Mean-field modeling of the basal ganglia-thalamocortical system. I Firing rates in healthy and parkinsonian states.

Parkinsonism leads to various electrophysiological changes in the basal ganglia-thalamocortical system (BGTCS), often including elevated discharge rates of the subthalamic nucleus (STN) and the output nuclei, and reduced activity of the globus pallidus external (GPe) segment. These rate changes have been explained qualitatively in terms of the direct/indirect pathway model, involving projections of distinct striatal populations to the output nuclei and GPe. Although these populations partly overlap, evidence suggests dopamine depletion differentially affects cortico-striato-pallidal connection strengths to the two pallidal segments. Dopamine loss may also decrease the striatal signal-to-noise ratio, reducing both corticostriatal coupling and striatal firing thresholds. Additionally, nigrostriatal degeneration may cause secondary changes including weakened lateral inhibition in the GPe, and mesocortical dopamine loss may decrease intracortical excitation and especially inhibition. Here a mean-field model of the BGTCS is presented with structure and parameter estimates closely based on physiology and anatomy. Changes in model rates due to the possible effects of dopamine loss listed above are compared with experiment. Our results suggest that a stronger indirect pathway, possibly combined with a weakened direct pathway, is compatible with empirical evidence.

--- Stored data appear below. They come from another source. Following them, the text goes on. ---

### src/fcpwm_top.sv
// Four-channel 10-bit PWM generator with brake, APB register slave.
// Assumes brake_pin_i is asynchronous to clk_i; all other inputs are on clk_i.
// Notes on behaviour
// - One 10-bit down counter times each period, reloading at underflow.
// - Underflow drives output high; reaching compare drives it low until next underflow.
// - After reset every channel's internal output is one.
// - Compare above reload, other than all ones, keeps the output high.
// - Compare of zero keeps the output high.
// - Compare of all ones keeps the output low.
// - Compare writes go to holding registers; working ones change only by transfer.
// - Per-channel invert bit gives the opposite waveform.
// - Transfer only at underflow with request set; hardware then clears request.
// - With run clear the transfer never happens.
// - Writing run without transfer before underflow cancels the pending transfer.
// - Clearing run halts the counter and freezes the outputs.
// - Brake forces each output to its own programmed level.
// - No brake while brake enable is zero; select bits choose the source.
// - Both select bits zero means brake always, pin ignored.
// - Halt source brakes while run is zero.
// - Pin source brakes while pin level equals the polarity bit.
// - Pin-caused brake clears the run bit.
// - Removing brake returns outputs to their pre-brake levels.
//
// Local design decision: register access over APB.
`timescale 1ns/10ps
`default_nettype none

module fcpwm_top
   import fcpwm_pkg::*;
(
   input  wire logic              clk_i,
   input  wire logic              reset_n_i,
   input  wire logic              en_i,
   input  wire logic              psel_i,
   input  wire logic              penable_i,
   input  wire logic              pwrite_i,
   input  wire logic [ADDR_W-1:0] paddr_i,
   input  wire logic [31:0]       pwdata_i,
   output logic      [31:0]       prdata_o,
   output logic                   pready_o,
   output logic                   pslverr_o,
   input  wire logic              brake_pin_i,
   output logic      [NCH-1:0]    pwm_o
);

   function automatic logic [9:0] idx_of(input logic [ADDR_W-1:0] a);
      idx_of = a[ADDR_W-1:2];
   endfunction

   ////////////////////////////////////////////////////////////////////////
   // State

   logic [CNT_W-1:0]            cnt_q;
   logic [CNT_W-1:0]            reload_hold_q;
   logic [CNT_W-1:0]            reload_work_q;
   logic [NCH-1:0][CNT_W-1:0]   cmp_hold_q;
   logic [NCH-1:0][CNT_W-1:0]   cmp_work_q;
   logic [NCH-1:0]              raw_q;
   fcpwm_run_ctl_t              ctl_q;
   fcpwm_brake_ctl_t            bk_q;
   logic                        pin_s1_q;
   logic                        pin_s2_q;
   logic [31:0]                 prdata_q;
   logic                        pready_q;
   logic                        pslverr_q;
   logic [NCH-1:0]              pwm_q;

   logic                        acc_w;
   logic                        wr_w;
   logic [9:0]                  idx_w;
   logic                        uflow_w;
   logic                        transfer_request_now_w;
   logic                        pin_brake_w;
   logic                        brake_w;
   logic [31:0]                 rdata_w;
   logic                        hit_w;

   assign acc_w   = psel_i && penable_i && !pready_q;
   // Writes land at the completing edge, when the master samples pready high
   assign wr_w    = psel_i && penable_i && pready_q && pwrite_i;
   assign idx_w   = idx_of(paddr_i);
   assign uflow_w = ctl_q.run && (cnt_q == '0);
   assign transfer_request_now_w = uflow_w && ctl_q.transfer_request;

   ////////////////////////////////////////////////////////////////////////
   // Brake condition

   assign pin_brake_w = bk_q.brake_enable && bk_q.brake_pin_select
                        && !bk_q.brake_on_halt_select
                        && (pin_s2_q == bk_q.brake_pin_polarity);

   // Both selects set is forbidden; it is treated as no brake.
   always_comb begin
      brake_w = 1'b0;
      if (bk_q.brake_enable) begin
         case ({bk_q.brake_pin_select, bk_q.brake_on_halt_select})
            2'b00:   brake_w = 1'b1;
            2'b01:   brake_w = !ctl_q.run;
            2'b10:   brake_w = pin_brake_w;
            default: brake_w = 1'b0;
         endcase
      end
   end

   // Pin synchroniser; the first stage feeds only the second.
   always_ff @(posedge clk_i or negedge reset_n_i) begin
      if (!reset_n_i) begin
         pin_s1_q <= 1'b0;
         pin_s2_q <= 1'b0;
      end else if (en_i) begin
         pin_s1_q <= brake_pin_i;
         pin_s2_q <= pin_s1_q;
      end
   end

   ////////////////////////////////////////////////////////////////////////
   // Counter and working registers

   always_ff @(posedge clk_i or negedge reset_n_i) begin
      if (!reset_n_i) begin
         cnt_q <= RELOAD_RST;
      end else if (en_i && ctl_q.run) begin
         if (cnt_q == '0) begin
            cnt_q <= transfer_request_now_w ? reload_hold_q : reload_work_q;
         end else begin
            cnt_q <= cnt_q - 10'h001;
         end
      end
   end

   always_ff @(posedge clk_i or negedge reset_n_i) begin
      if (!reset_n_i) begin
         reload_work_q <= RELOAD_RST;
         cmp_work_q    <= {NCH{CMP_RST}};
      end else if (en_i && transfer_request_now_w) begin
         reload_work_q <= reload_hold_q;
         cmp_work_q    <= cmp_hold_q;
      end
   end

   ////////////////////////////////////////////////////////////////////////
   // Channel waveforms

   // Raw levels freeze while halted or braked, so ending a brake restores them.
   for (genvar i = 0; i < NCH; i++) begin : g_ch
      logic [CNT_W-1:0] cmp_next;
      assign cmp_next = transfer_request_now_w ? cmp_hold_q[i] : cmp_work_q[i];

      always_ff @(posedge clk_i or negedge reset_n_i) begin
         if (!reset_n_i) begin
            raw_q[i] <= RAW_RST[i];
         end else if (en_i && ctl_q.run && !brake_w) begin
            if (uflow_w) begin
               raw_q[i] <= (cmp_next != CMP_ALL_ONES);
            end else if (cmp_work_q[i] == CMP_ALL_ONES) begin
               raw_q[i] <= 1'b0;
            end else if ((cnt_q == cmp_work_q[i]) && (cmp_work_q[i] != CMP_ZERO)) begin
               // Compare above reload is never met, so output stays high
               raw_q[i] <= 1'b0;
            end
         end
      end

      always_ff @(posedge clk_i or negedge reset_n_i) begin
         if (!reset_n_i) begin
            pwm_q[i] <= RAW_RST[i];
         end else if (en_i) begin
            pwm_q[i] <= brake_w ? bk_q.brake_level[i]
                                : raw_q[i] ^ ctl_q.invert[i];
         end
      end
   end

   ////////////////////////////////////////////////////////////////////////
   // Registers written by software

   always_ff @(posedge clk_i or negedge reset_n_i) begin
      if (!reset_n_i) begin
         ctl_q <= '0;
      end else if (en_i) begin
         if (wr_w && idx_w == 10'(RUN_TRANSFER_REQUEST_IDX)) begin
            ctl_q.run              <= pwdata_i[RUN_BIT];
            ctl_q.transfer_request <= pwdata_i[TRANSFER_REQUEST_BIT];
            ctl_q.invert           <= pwdata_i[INV_LSB +: NCH];
         end else if (transfer_request_now_w) begin
            ctl_q.transfer_request <= 1'b0;
         end
         // Hardware clear of run beats a same-cycle software set
         if (pin_brake_w) begin
            ctl_q.run <= 1'b0;
         end
      end
   end

   always_ff @(posedge clk_i or negedge reset_n_i) begin
      if (!reset_n_i) begin
         bk_q          <= BRAKE_RST;
         reload_hold_q <= RELOAD_RST;
         cmp_hold_q    <= {NCH{CMP_RST}};
      end else if (en_i && wr_w) begin
         if (idx_w == 10'(BRAKE_CTL_IDX)) begin
            bk_q <= pwdata_i[7:0];
         end
         if (idx_w == 10'(RELOAD_HOLD_IDX)) begin
            reload_hold_q <= pwdata_i[CNT_W-1:0];
         end
         for (int c = 0; c < NCH; c++) begin
            if (idx_w == 10'(CMP_HOLD_IDX0) + 10'(c)) begin
               cmp_hold_q[c] <= pwdata_i[CNT_W-1:0];
            end
         end
      end
   end

   ////////////////////////////////////////////////////////////////////////
   // APB read path, one wait state per transfer

   always_comb begin
      rdata_w = '0;
      hit_w   = 1'b1;
      case (idx_w)
         10'(RUN_TRANSFER_REQUEST_IDX): begin
            rdata_w[RUN_BIT]            = ctl_q.run;
            rdata_w[TRANSFER_REQUEST_BIT]           = ctl_q.transfer_request;
            rdata_w[INV_LSB +: NCH]     = ctl_q.invert;
         end
         10'(BRAKE_CTL_IDX):   rdata_w[7:0]       = bk_q;
         10'(RELOAD_HOLD_IDX): rdata_w[CNT_W-1:0] = reload_hold_q;
         10'(STATUS_IDX): begin
            rdata_w[CNT_W-1:0]             = cnt_q;
            rdata_w[STAT_OUT_LSB +: NCH]   = pwm_q;
            rdata_w[STAT_BRAKE_BIT]        = brake_w;
         end
         default: begin
            if (idx_w >= 10'(CMP_HOLD_IDX0) && idx_w < 10'(CMP_HOLD_IDX0) + 10'(NCH)) begin
               rdata_w[CNT_W-1:0] = cmp_hold_q[2'(idx_w - 10'(CMP_HOLD_IDX0))];
            end else begin
               hit_w = 1'b0;
            end
         end
      endcase
   end

   always_ff @(posedge clk_i or negedge reset_n_i) begin
      if (!reset_n_i) begin
         pready_q  <= 1'b0;
         pslverr_q <= 1'b0;
         prdata_q  <= '0;
      end else if (en_i) begin
         pready_q  <= acc_w;
         pslverr_q <= acc_w && !hit_w;
         prdata_q  <= (acc_w && !pwrite_i) ? rdata_w : '0;
      end
   end

   assign prdata_o  = prdata_q;
   assign pready_o  = pready_q;
   assign pslverr_o = pslverr_q;
   assign pwm_o     = pwm_q;

   ////////////////////////////////////////////////////////////////////////
   // Checks

   cnt_reload_a: assert property (@(posedge clk_i) disable iff (!reset_n_i)
      en_i && uflow_w && !ctl_q.transfer_request |=> cnt_q == $past(reload_work_q))
      else $error("counter did not reload at underflow");

   transfer_request_clear_a: assert property (@(posedge clk_i) disable iff (!reset_n_i)
      en_i && transfer_request_now_w && !(wr_w && idx_w == 10'(RUN_TRANSFER_REQUEST_IDX))
      |=> !ctl_q.transfer_request && reload_work_q == $past(reload_hold_q))
      else $error("transfer did not complete or clear");

   shadow_hold_a: assert property (@(posedge clk_i) disable iff (!reset_n_i)
      !(en_i && transfer_request_now_w) |=> $stable(cmp_work_q) && $stable(reload_work_q))
      else $error("working registers changed without transfer");

   halt_freeze_a: assert property (@(posedge clk_i) disable iff (!reset_n_i)
      !ctl_q.run |=> $stable(cnt_q) && $stable(raw_q))
      else $error("counter moved while halted");

   brake_level_a: assert property (@(posedge clk_i) disable iff (!reset_n_i)
      en_i && brake_w |=> pwm_q == $past(bk_q.brake_level))
      else $error("brake level not driven");

   brake_off_a: assert property (@(posedge clk_i) disable iff (!reset_n_i)
      en_i && !bk_q.brake_enable |=> pwm_q == $past(raw_q ^ ctl_q.invert))
      else $error("output not the waveform with brake disabled");

   pin_run_clr_a: assert property (@(posedge clk_i) disable iff (!reset_n_i)
      en_i && pin_brake_w |=> !ctl_q.run)
      else $error("pin brake left run set");

   ones_low_a: assert property (@(posedge clk_i) disable iff (!reset_n_i)
      en_i && ctl_q.run && !brake_w && !transfer_request_now_w && cmp_work_q[0] == CMP_ALL_ONES
      |=> !raw_q[0])
      else $error("all-ones compare did not hold output low");

   zero_high_a: assert property (@(posedge clk_i) disable iff (!reset_n_i)
      en_i && !transfer_request_now_w && cmp_work_q[0] == CMP_ZERO && raw_q[0] |=> raw_q[0])
      else $error("zero compare let output fall");

   apb_wait_a: assert property (@(posedge clk_i) disable iff (!reset_n_i)
      en_i && acc_w |=> pready_q ##1 !pready_q || !psel_i)
      else $error("pready not given one cycle after access");

endmodule // fcpwm_top

`default_nettype wire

However, altered corticostriatal connection strengths are probably not solely responsible for substantially increased STN activity often found. A lower STN firing threshold, weaker intracortical inhibition, and stronger striato-GPe inhibition help explain the relatively large increase in STN rate. Reduced GPe-GPe inhibition and a lower GPe firing threshold can account for the comparatively small decrease in GPe rate frequently observed. Changes in cortex, GPe, and STN help normalize the cortical rate, also in accord with experiments. The model integrates the basal ganglia into a unified framework along with an existing thalamocortical model that already accounts for a wide range of electrophysiological phenomena. A companion paper discusses the dynamics and oscillations of this combined system.